[Stored records]
'''
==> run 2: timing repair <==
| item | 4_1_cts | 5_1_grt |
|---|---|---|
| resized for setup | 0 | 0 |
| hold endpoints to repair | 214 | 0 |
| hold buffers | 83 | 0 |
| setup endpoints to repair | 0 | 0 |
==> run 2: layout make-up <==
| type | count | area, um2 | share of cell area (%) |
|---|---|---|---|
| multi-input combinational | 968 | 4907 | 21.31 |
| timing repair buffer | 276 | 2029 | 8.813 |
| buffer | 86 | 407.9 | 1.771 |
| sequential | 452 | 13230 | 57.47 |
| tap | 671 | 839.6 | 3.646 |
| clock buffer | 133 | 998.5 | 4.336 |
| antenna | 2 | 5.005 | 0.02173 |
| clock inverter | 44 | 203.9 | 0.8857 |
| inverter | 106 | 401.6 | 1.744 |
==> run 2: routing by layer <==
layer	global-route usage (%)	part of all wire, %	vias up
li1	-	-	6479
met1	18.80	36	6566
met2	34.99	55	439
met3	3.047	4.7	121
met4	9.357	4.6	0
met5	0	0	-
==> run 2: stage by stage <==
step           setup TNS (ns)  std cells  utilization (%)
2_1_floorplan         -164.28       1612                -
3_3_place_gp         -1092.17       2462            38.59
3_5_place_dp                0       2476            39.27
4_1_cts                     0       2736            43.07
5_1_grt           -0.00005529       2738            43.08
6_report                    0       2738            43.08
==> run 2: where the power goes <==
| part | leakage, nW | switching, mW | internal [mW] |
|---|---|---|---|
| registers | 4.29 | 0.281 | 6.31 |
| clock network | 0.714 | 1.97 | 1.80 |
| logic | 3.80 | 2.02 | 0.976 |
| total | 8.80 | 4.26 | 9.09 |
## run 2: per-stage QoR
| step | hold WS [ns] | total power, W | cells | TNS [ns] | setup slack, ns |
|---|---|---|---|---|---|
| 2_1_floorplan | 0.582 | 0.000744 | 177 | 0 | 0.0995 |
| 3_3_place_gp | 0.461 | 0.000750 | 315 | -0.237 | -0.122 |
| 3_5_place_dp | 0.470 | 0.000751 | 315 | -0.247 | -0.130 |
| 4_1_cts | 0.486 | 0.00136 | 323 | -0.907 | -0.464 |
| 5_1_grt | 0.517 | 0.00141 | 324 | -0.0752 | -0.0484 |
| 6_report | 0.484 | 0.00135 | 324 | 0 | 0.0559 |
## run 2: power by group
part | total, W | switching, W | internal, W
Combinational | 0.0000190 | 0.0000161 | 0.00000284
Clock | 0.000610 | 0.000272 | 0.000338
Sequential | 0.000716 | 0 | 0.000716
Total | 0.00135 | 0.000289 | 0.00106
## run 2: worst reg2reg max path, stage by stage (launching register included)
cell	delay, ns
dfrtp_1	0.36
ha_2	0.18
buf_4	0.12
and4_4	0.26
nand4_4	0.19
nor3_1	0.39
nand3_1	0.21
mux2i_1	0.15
===== src/rtl/rr_arbiter.sv =====
// Combinational round-robin arbiter: the lowest requesting index at or after
// ptr_i wins, wrapping from N-1 back to 0.
module rr_arbiter #(
  parameter int N     = 4,
  parameter int IDX_W = 2
) (
  input  logic [N-1:0]     req_i,
  input  logic [IDX_W-1:0] ptr_i,
  output logic [N-1:0]     gnt_o,
  output logic [IDX_W-1:0] gnt_idx_o,
  output logic             any_o
);

  logic [N-1:0]   rot;
  logic [IDX_W:0] off;
  logic [IDX_W:0] win;

  // Rotate requests so the pointer sits at bit 0, pick the first set bit,
  // then rotate the offset back into an absolute index.
  always_comb begin
    rot   = N'({req_i, req_i} >> ptr_i);
    off   = '0;
    any_o = 1'b0;
    for (int i = N - 1; i >= 0; i--) begin
      if (rot[i]) begin
        off   = (IDX_W + 1)'(i);
        any_o = 1'b1;
      end
    end
    win = {1'b0, ptr_i} + off;
    if (win >= (IDX_W + 1)'(N)) begin
      win = win - (IDX_W + 1)'(N);
    end
    gnt_idx_o = win[IDX_W-1:0];
    for (int i = 0; i < N; i++) begin
      gnt_o[i] = any_o && (win == (IDX_W + 1)'(i));
    end
  end

endmodule


===== src/rtl/logic_op_arbiter.sv =====
// Shares one registered bitwise logic unit among NUM_REQ requesters with
// round-robin arbitration and a single operation in flight (IDLE/EXEC/RESP).
module logic_op_arbiter
  import logic_op_pkg::*;
#(
  parameter int  NUM_REQ = 4,
  parameter int  WIDTH   = 8,
  localparam int ID_W    = (NUM_REQ > 1) ? $clog2(NUM_REQ) : 1
) (
  input  logic                     clk,
  input  logic                     rst_n,
  input  logic [NUM_REQ-1:0]       req_valid,
  output logic [NUM_REQ-1:0]       req_ready,
  input  logic [NUM_REQ*3-1:0]     req_op,
  input  logic [NUM_REQ*WIDTH-1:0] req_a,
  input  logic [NUM_REQ*WIDTH-1:0] req_b,
  output logic                     rsp_valid,
  input  logic                     rsp_ready,
  output logic [WIDTH-1:0]         rsp_data,
  output logic [ID_W-1:0]          rsp_id,
  output logic                     rsp_err,
  output logic                     busy
);

  logic [NUM_REQ-1:0] gnt;
  logic [ID_W-1:0]    gnt_idx;
  logic               any_req;
  logic               accept;

  state_e             state_q;
  logic [ID_W-1:0]    ptr_q;
  logic [ID_W-1:0]    ptr_d;

  op_e                op_q;
  logic [WIDTH-1:0]   a_q;
  logic [WIDTH-1:0]   b_q;
  logic [ID_W-1:0]    id_q;

  logic [2:0]         sel_op;
  logic [WIDTH-1:0]   sel_a;
  logic [WIDTH-1:0]   sel_b;

  logic [WIDTH-1:0]   res_d;
  logic               err_d;

  logic               rsp_valid_q;
  logic [WIDTH-1:0]   rsp_data_q;
  logic [ID_W-1:0]    rsp_id_q;
  logic               rsp_err_q;
  logic               busy_q;

  rr_arbiter #(
    .N     (NUM_REQ),
    .IDX_W (ID_W)
  ) u_rr (
    .req_i     (req_valid),
    .ptr_i     (ptr_q),
    .gnt_o     (gnt),
    .gnt_idx_o (gnt_idx),
    .any_o     (any_req)
  );

  assign accept = (state_q == IDLE) && any_req;

  // Grant is only offered while idle; gating with rst_n keeps every output
  // at zero for the whole time reset is asserted.
  assign req_ready = (rst_n && (state_q == IDLE)) ? gnt : '0;

  // One-hot mux of the granted requester's opcode and operands.
  always_comb begin
    sel_op = '0;
    sel_a  = '0;
    sel_b  = '0;
    for (int i = 0; i < NUM_REQ; i++) begin
      if (gnt[i]) begin
        sel_op = sel_op | req_op[3*i +: 3];
        sel_a  = sel_a  | req_a[WIDTH*i +: WIDTH];
        sel_b  = sel_b  | req_b[WIDTH*i +: WIDTH];
      end
    end
  end

  // Pointer advances to the slot just after the winner, wrapping at NUM_REQ.
  always_comb begin
    if (gnt_idx == ID_W'(NUM_REQ - 1)) begin
      ptr_d = '0;
    end else begin
      ptr_d = gnt_idx + ID_W'(1);
    end
  end

  // Bitwise evaluation of the latched operation.
  always_comb begin
    for (int i = 0; i < WIDTH; i++) begin
      res_d[i] = logic_eval(op_q, a_q[i], b_q[i]);
    end
    err_d = (op_q == OP_ILLEGAL);
  end

  // Operand capture on the accept edge; never read before the first accept,
  // so it carries no reset.
  always_ff @(posedge clk) begin
    if (accept) begin
      op_q <= op_e'(sel_op);
      a_q  <= sel_a;
      b_q  <= sel_b;
      id_q <= gnt_idx;
    end
  end

  // Control FSM with registered response outputs; reset drops any in-flight op.
  always_ff @(posedge clk or negedge rst_n) begin
    if (!rst_n) begin
      state_q     <= IDLE;
      ptr_q       <= '0;
      rsp_valid_q <= 1'b0;
      rsp_data_q  <= '0;
      rsp_id_q    <= '0;
      rsp_err_q   <= 1'b0;
      busy_q      <= 1'b0;
    end else begin
      case (state_q)
        IDLE: begin
          if (any_req) begin
            ptr_q   <= ptr_d;
            busy_q  <= 1'b1;
            state_q <= EXEC;
          end
        end
        EXEC: begin
          rsp_data_q  <= res_d;
          rsp_err_q   <= err_d;
          rsp_id_q    <= id_q;
          rsp_valid_q <= 1'b1;
          state_q     <= RESP;
        end
        RESP: begin
          if (rsp_ready) begin
            rsp_valid_q <= 1'b0;
            busy_q      <= 1'b0;
            state_q     <= IDLE;
          end
        end
        default: begin
          rsp_valid_q <= 1'b0;
          busy_q      <= 1'b0;
          state_q     <= IDLE;
        end
      endcase
    end
  end

  assign rsp_valid = rsp_valid_q;
  assign rsp_data  = rsp_data_q;
  assign rsp_id    = rsp_id_q;
  assign rsp_err   = rsp_err_q;
  assign busy      = busy_q;

endmodule
==> src/rtl/grid_row_collector.sv <==
// Packs BEATS row samples into a word and queues it in a FIFO.
// GRID_ROW_COLLECTOR_PARITY_EN adds a stored word_parity output.
module grid_row_collector
  import grid_pkg::*;
#(
  parameter int ROWS   = ROWS_DEF,
  parameter int BEATS  = BEATS_DEF,
  parameter int DEPTH  = DEPTH_DEF,
  localparam int WORD_W = ROWS * BEATS,
  localparam int LW     = lvl_w(DEPTH)
) (
  input  logic              clk,
  input  logic              rst_n,
  input  logic [ROWS-1:0]   row_in,
  input  logic              row_valid,
  input  logic              flush,
  output logic [WORD_W-1:0] word_data,
  output logic              word_valid,
  input  logic              word_ready,
`ifdef GRID_ROW_COLLECTOR_PARITY_EN
  output logic              word_parity,
`endif
  output logic [LW-1:0]     level,
  output logic              overflow
);

  localparam int BW = (BEATS > 1) ? $clog2(BEATS) : 1;
`ifdef GRID_ROW_COLLECTOR_PARITY_EN
  localparam int PW = 1;
`else
  localparam int PW = 0;
`endif
  localparam int FW = WORD_W + PW;

  logic [BW-1:0]     beat;
  logic [WORD_W-1:0] part;
  logic [WORD_W-1:0] asm;
  logic              last;
  logic              full;
  logic              empty;
  logic              pop;
  logic [FW-1:0]     fin;
  logic [FW-1:0]     fout;

  always_comb begin
    asm = part;
    asm[beat*ROWS +: ROWS] = row_in;
  end

  assign last       = row_valid && (beat == BW'(BEATS-1));
  assign word_valid = !empty;
  assign pop        = word_ready && word_valid;

`ifdef GRID_ROW_COLLECTOR_PARITY_EN
  assign fin         = {^asm, asm};
  assign word_parity = fout[WORD_W];
`else
  assign fin         = asm;
`endif
  assign word_data   = fout[WORD_W-1:0];

  always_ff @(posedge clk or negedge rst_n) begin
    if (!rst_n) begin
      beat     <= '0;
      part     <= '0;
      overflow <= 1'b0;
    end else if (flush) begin
      beat     <= '0;
      part     <= '0;
      overflow <= 1'b0;
    end else begin
      if (row_valid) begin
        if (last) begin
          beat <= '0;
          part <= '0;
        end else begin
          beat <= beat + 1'b1;
          part <= asm;
        end
      end
      // a completed word with nowhere to go is dropped
      if (last && full && !pop) overflow <= 1'b1;
    end
  end

  grid_collect_fifo #(
    .W     (FW),
    .DEPTH (DEPTH)
  ) u_fifo (
    .clk   (clk),
    .rst_n (rst_n),
    .flush (flush),
    .push  (last),
    .din   (fin),
    .pop   (word_ready),
    .dout  (fout),
    .full  (full),
    .empty (empty),
    .level (level)
  );

endmodule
'''
| About this exercise |
Locate the word "inverter" in the records above, and return each line that has it.

| Exercise result |
| clock inverter | 44 | 203.9 | 0.8857 |
| inverter | 106 | 401.6 | 1.744 |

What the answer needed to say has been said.